─── Data to process ───
Source: an optimization exercise on an open RTL-to-GDS flow (aim: small area). Production flows keep margins and buffers that such runs may drop.
The RTL was checked by simulation tests, not by an equivalence proof against the original design.
Power and IR drop assume default switching activity.

==> job 7925: inputs <==
==> flow/design.v <==
package dmem_pkg;
  localparam logic [2:0] F3_B  = 3'b000;
  localparam logic [2:0] F3_H  = 3'b001;
  localparam logic [2:0] F3_W  = 3'b010;
  localparam logic [2:0] F3_BU = 3'b100;
  localparam logic [2:0] F3_HU = 3'b101;
  typedef enum logic {
    CLEAR,
    READY
  } dmem_state_t;
endpackage
module dmem_bit_next
(
  input  logic q,
  input  logic wr,
  input  logic col_n,
  input  logic hold,
  output logic d
);
  assign d = ~((q | wr) & (col_n | hold));
endmodule
module dmem_rd_pair
(
  input  logic q0,
  input  logic sel0_n,
  input  logic q1,
  input  logic sel1_n,
  output logic y
);
  assign y = ~((q0 | sel0_n) & (q1 | sel1_n));
endmodule
module dmem_rd_col
#(
  parameter int unsigned DEPTH = 64
) (
  input  logic [DEPTH-1:0] q,
  input  logic [DEPTH-1:0] sel_n,
  output logic             y_n
);
  logic [DEPTH/2-1:0] p;
  for (genvar k = 0; k < DEPTH/2; k++) begin : g_pair
    dmem_rd_pair u_pair (
      .q0     (q[2*k]),
      .sel0_n (sel_n[2*k]),
      .q1     (q[2*k+1]),
      .sel1_n (sel_n[2*k+1]),
      .y      (p[k])
    );
  end
  assign y_n = |p;
endmodule
module byte_data_memory
#(
  parameter int unsigned DEPTH          = 64,
  parameter bit          CLEAR_ON_RESET = 1'b1
) (
  input  logic        clk,
  input  logic        reset,
  input  logic        req_valid,
  output logic        req_ready,
  input  logic        req_we,
  input  logic [2:0]  req_funct3,
  input  logic [31:0] req_addr,
  input  logic [31:0] req_wdata,
  output logic        rsp_valid,
  output logic [31:0] rsp_rdata,
  output logic        rsp_err,
  output logic        clear_busy
);
  localparam int unsigned AW = $clog2(DEPTH);
  logic [32*DEPTH-1:0]   mem_q;
  dmem_pkg::dmem_state_t state;
  logic [AW-1:0] sweep_cnt;
  logic          phase;
  logic          clearing;
  logic          sweep_sel;
  logic [AW-1:0] idx;
  logic          out_of_range;
  logic          misaligned;
  logic          illegal;
  logic          err;
  logic          accept;
  logic [3:0]    be;
  logic [31:0]   wdata_lane;
  logic [31:0]   rword;
  logic [31:0]   rdata_ext;
  assign clearing   = (state == dmem_pkg::CLEAR);
  assign req_ready  = (state == dmem_pkg::READY);
  assign clear_busy = clearing;
  assign phase      = sweep_cnt[0];
  assign accept     = req_valid && req_ready;
  assign idx          = req_addr[2 +: AW];
  assign out_of_range = |req_addr[31:2+AW];
  always_comb begin
    logic [7:0]  rbyte;
    logic [15:0] rhalf;
    rbyte      = rword[{req_addr[1:0], 3'b000} +: 8];
    rhalf      = rword[{req_addr[1], 4'b0000} +: 16];
    be         = '0;
    wdata_lane = '0;
    rdata_ext  = '0;
    misaligned = 1'b0;
    illegal    = 1'b0;
    case (req_funct3)
      dmem_pkg::F3_B: begin
        be         = 4'b0001 << req_addr[1:0];
        wdata_lane = {4{req_wdata[7:0]}};
        rdata_ext  = {{24{rbyte[7]}}, rbyte};
      end
      dmem_pkg::F3_H: begin
        misaligned = req_addr[0];
        be         = req_addr[1] ? 4'b1100 : 4'b0011;
        wdata_lane = {2{req_wdata[15:0]}};
        rdata_ext  = {{16{rhalf[15]}}, rhalf};
      end
      dmem_pkg::F3_W: begin
        misaligned = |req_addr[1:0];
        be         = '1;
        wdata_lane = req_wdata;
        rdata_ext  = rword;
      end
      dmem_pkg::F3_BU: begin
        illegal   = req_we;
        rdata_ext = {24'h000000, rbyte};
      end
      dmem_pkg::F3_HU: begin
        illegal    = req_we;
        misaligned = req_addr[0];
        rdata_ext  = {16'h0000, rhalf};
      end
      default: illegal = 1'b1;
    endcase
  end
  assign err = out_of_range || misaligned || illegal;
  always_ff @(posedge clk) begin
    if (reset) begin
      state     <= CLEAR_ON_RESET ? dmem_pkg::CLEAR : dmem_pkg::READY;
      sweep_cnt <= '0;
      sweep_sel <= CLEAR_ON_RESET;
      rsp_valid <= 1'b0;
      rsp_err   <= 1'b0;
      rsp_rdata <= '0;
    end else begin
      if (clearing && sweep_cnt == AW'(DEPTH - 1)) begin
        state     <= dmem_pkg::READY;
        sweep_sel <= 1'b0;
      end
      sweep_cnt <= sweep_cnt + 1'b1;
      rsp_valid <= accept;
      rsp_err   <= accept && err;
      rsp_rdata <= (accept && !req_we && !err) ? rdata_ext : '0;
    end
  end
  logic [AW-1:0]    widx;
  logic [DEPTH-1:0] wsel;
  assign widx = sweep_sel ? sweep_cnt : idx;
  always_comb begin
    for (int r = 0; r < DEPTH; r++) wsel[r] = (widx == AW'(r));
  end
  logic          wen;
  logic [3:0]    lane_on;
  logic [31:0]   col_n;
  assign wen = clearing || (accept && req_we && !err);
  always_comb begin
    for (int l = 0; l < 4; l++) begin
      lane_on[l] = clearing || be[l];
      for (int b = 8*l; b < 8*l + 8; b++) begin
        col_n[b] = lane_on[l] ? ((!clearing && wdata_lane[b]) ^ phase) : 1'b1;
      end
    end
  end
  logic [32*DEPTH-1:0] mem_d;
  for (genvar r = 0; r < DEPTH; r++) begin : g_row
    logic       hold;
    logic [3:0] wr;
    assign hold = !(wen && wsel[r]);
    assign wr   = {4{wen && wsel[r]}} & lane_on;
    for (genvar b = 0; b < 32; b++) begin : g_bit
      dmem_bit_next u_next (
        .q     (mem_q[32*r + b]),
        .wr    (wr[b/8]),
        .col_n (col_n[b]),
        .hold  (hold),
        .d     (mem_d[32*r + b])
      );
    end
  end
  always_ff @(posedge clk) begin
    mem_q <= mem_d;
  end
  logic [DEPTH-1:0] rsel_n;
  logic [31:0]      rcol_n;
  assign rsel_n = ~wsel;
  for (genvar b = 0; b < 32; b++) begin : g_col
    logic [DEPTH-1:0] q;
    for (genvar r = 0; r < DEPTH; r++) begin : g_q
      assign q[r] = mem_q[32*r + b];
    end
    dmem_rd_col #(.DEPTH(DEPTH)) u_col (
      .q     (q),
      .sel_n (rsel_n),
      .y_n   (rcol_n[b])
    );
  end
  assign rword = ~rcol_n ^ {32{phase}};
endmodule
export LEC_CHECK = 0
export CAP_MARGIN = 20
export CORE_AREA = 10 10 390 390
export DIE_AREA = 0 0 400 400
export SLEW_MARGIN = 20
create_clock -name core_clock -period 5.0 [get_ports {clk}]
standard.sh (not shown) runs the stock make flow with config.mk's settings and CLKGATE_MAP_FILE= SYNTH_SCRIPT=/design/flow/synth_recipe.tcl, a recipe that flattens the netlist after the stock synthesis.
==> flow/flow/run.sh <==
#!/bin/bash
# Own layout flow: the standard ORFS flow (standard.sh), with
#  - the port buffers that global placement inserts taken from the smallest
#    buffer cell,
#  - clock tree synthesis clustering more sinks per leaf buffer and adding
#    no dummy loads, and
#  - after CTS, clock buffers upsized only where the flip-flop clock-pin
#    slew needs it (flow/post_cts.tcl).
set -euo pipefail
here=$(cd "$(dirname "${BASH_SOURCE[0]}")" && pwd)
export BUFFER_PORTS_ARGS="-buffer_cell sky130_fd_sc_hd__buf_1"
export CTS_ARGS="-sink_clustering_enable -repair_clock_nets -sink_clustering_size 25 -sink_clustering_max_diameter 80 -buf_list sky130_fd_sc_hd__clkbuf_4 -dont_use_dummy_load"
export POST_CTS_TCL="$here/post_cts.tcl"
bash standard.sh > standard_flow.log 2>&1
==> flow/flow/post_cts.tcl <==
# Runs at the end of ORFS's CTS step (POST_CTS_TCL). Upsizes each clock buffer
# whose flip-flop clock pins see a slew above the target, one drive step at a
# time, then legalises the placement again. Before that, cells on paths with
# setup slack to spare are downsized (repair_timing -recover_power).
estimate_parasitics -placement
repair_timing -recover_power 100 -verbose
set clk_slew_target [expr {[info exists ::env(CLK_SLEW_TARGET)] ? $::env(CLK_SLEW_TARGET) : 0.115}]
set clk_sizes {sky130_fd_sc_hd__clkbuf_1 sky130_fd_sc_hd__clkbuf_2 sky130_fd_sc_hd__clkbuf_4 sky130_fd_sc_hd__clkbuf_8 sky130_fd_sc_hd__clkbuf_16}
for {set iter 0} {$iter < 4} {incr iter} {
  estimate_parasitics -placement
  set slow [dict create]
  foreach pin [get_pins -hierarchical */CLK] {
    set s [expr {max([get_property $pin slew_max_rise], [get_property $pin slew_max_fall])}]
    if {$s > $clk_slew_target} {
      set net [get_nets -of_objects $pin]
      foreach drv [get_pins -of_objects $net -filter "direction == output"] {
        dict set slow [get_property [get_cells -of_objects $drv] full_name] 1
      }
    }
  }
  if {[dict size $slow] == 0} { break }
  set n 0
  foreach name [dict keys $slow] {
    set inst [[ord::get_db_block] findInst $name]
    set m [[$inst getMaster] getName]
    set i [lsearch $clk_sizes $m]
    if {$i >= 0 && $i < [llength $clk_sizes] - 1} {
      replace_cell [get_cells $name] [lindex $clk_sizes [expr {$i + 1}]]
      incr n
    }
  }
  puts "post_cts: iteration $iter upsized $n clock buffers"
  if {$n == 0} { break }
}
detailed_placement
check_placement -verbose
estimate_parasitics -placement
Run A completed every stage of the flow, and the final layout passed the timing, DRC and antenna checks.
───
- **Task to complete**
Exactly as they appear above, write out the line containing "# time, then" and each line that comes after it in the records.

- **Result**
# time, then legalises the placement again. Before that, cells on paths with
# setup slack to spare are downsized (repair_timing -recover_power).
estimate_parasitics -placement
repair_timing -recover_power 100 -verbose
set clk_slew_target [expr {[info exists ::env(CLK_SLEW_TARGET)] ? $::env(CLK_SLEW_TARGET) : 0.115}]
set clk_sizes {sky130_fd_sc_hd__clkbuf_1 sky130_fd_sc_hd__clkbuf_2 sky130_fd_sc_hd__clkbuf_4 sky130_fd_sc_hd__clkbuf_8 sky130_fd_sc_hd__clkbuf_16}
for {set iter 0} {$iter < 4} {incr iter} {
  estimate_parasitics -placement
  set slow [dict create]
  foreach pin [get_pins -hierarchical */CLK] {
    set s [expr {max([get_property $pin slew_max_rise], [get_property $pin slew_max_fall])}]
    if {$s > $clk_slew_target} {
      set net [get_nets -of_objects $pin]
      foreach drv [get_pins -of_objects $net -filter "direction == output"] {
        dict set slow [get_property [get_cells -of_objects $drv] full_name] 1
      }
    }
  }
  if {[dict size $slow] == 0} { break }
  set n 0
  foreach name [dict keys $slow] {
    set inst [[ord::get_db_block] findInst $name]
    set m [[$inst getMaster] getName]
    set i [lsearch $clk_sizes $m]
    if {$i >= 0 && $i < [llength $clk_sizes] - 1} {
      replace_cell [get_cells $name] [lindex $clk_sizes [expr {$i + 1}]]
      incr n
    }
  }
  puts "post_cts: iteration $iter upsized $n clock buffers"
  if {$n == 0} { break }
}
detailed_placement
check_placement -verbose
estimate_parasitics -placement
Run A completed every stage of the flow, and the final layout passed the timing, DRC and antenna checks.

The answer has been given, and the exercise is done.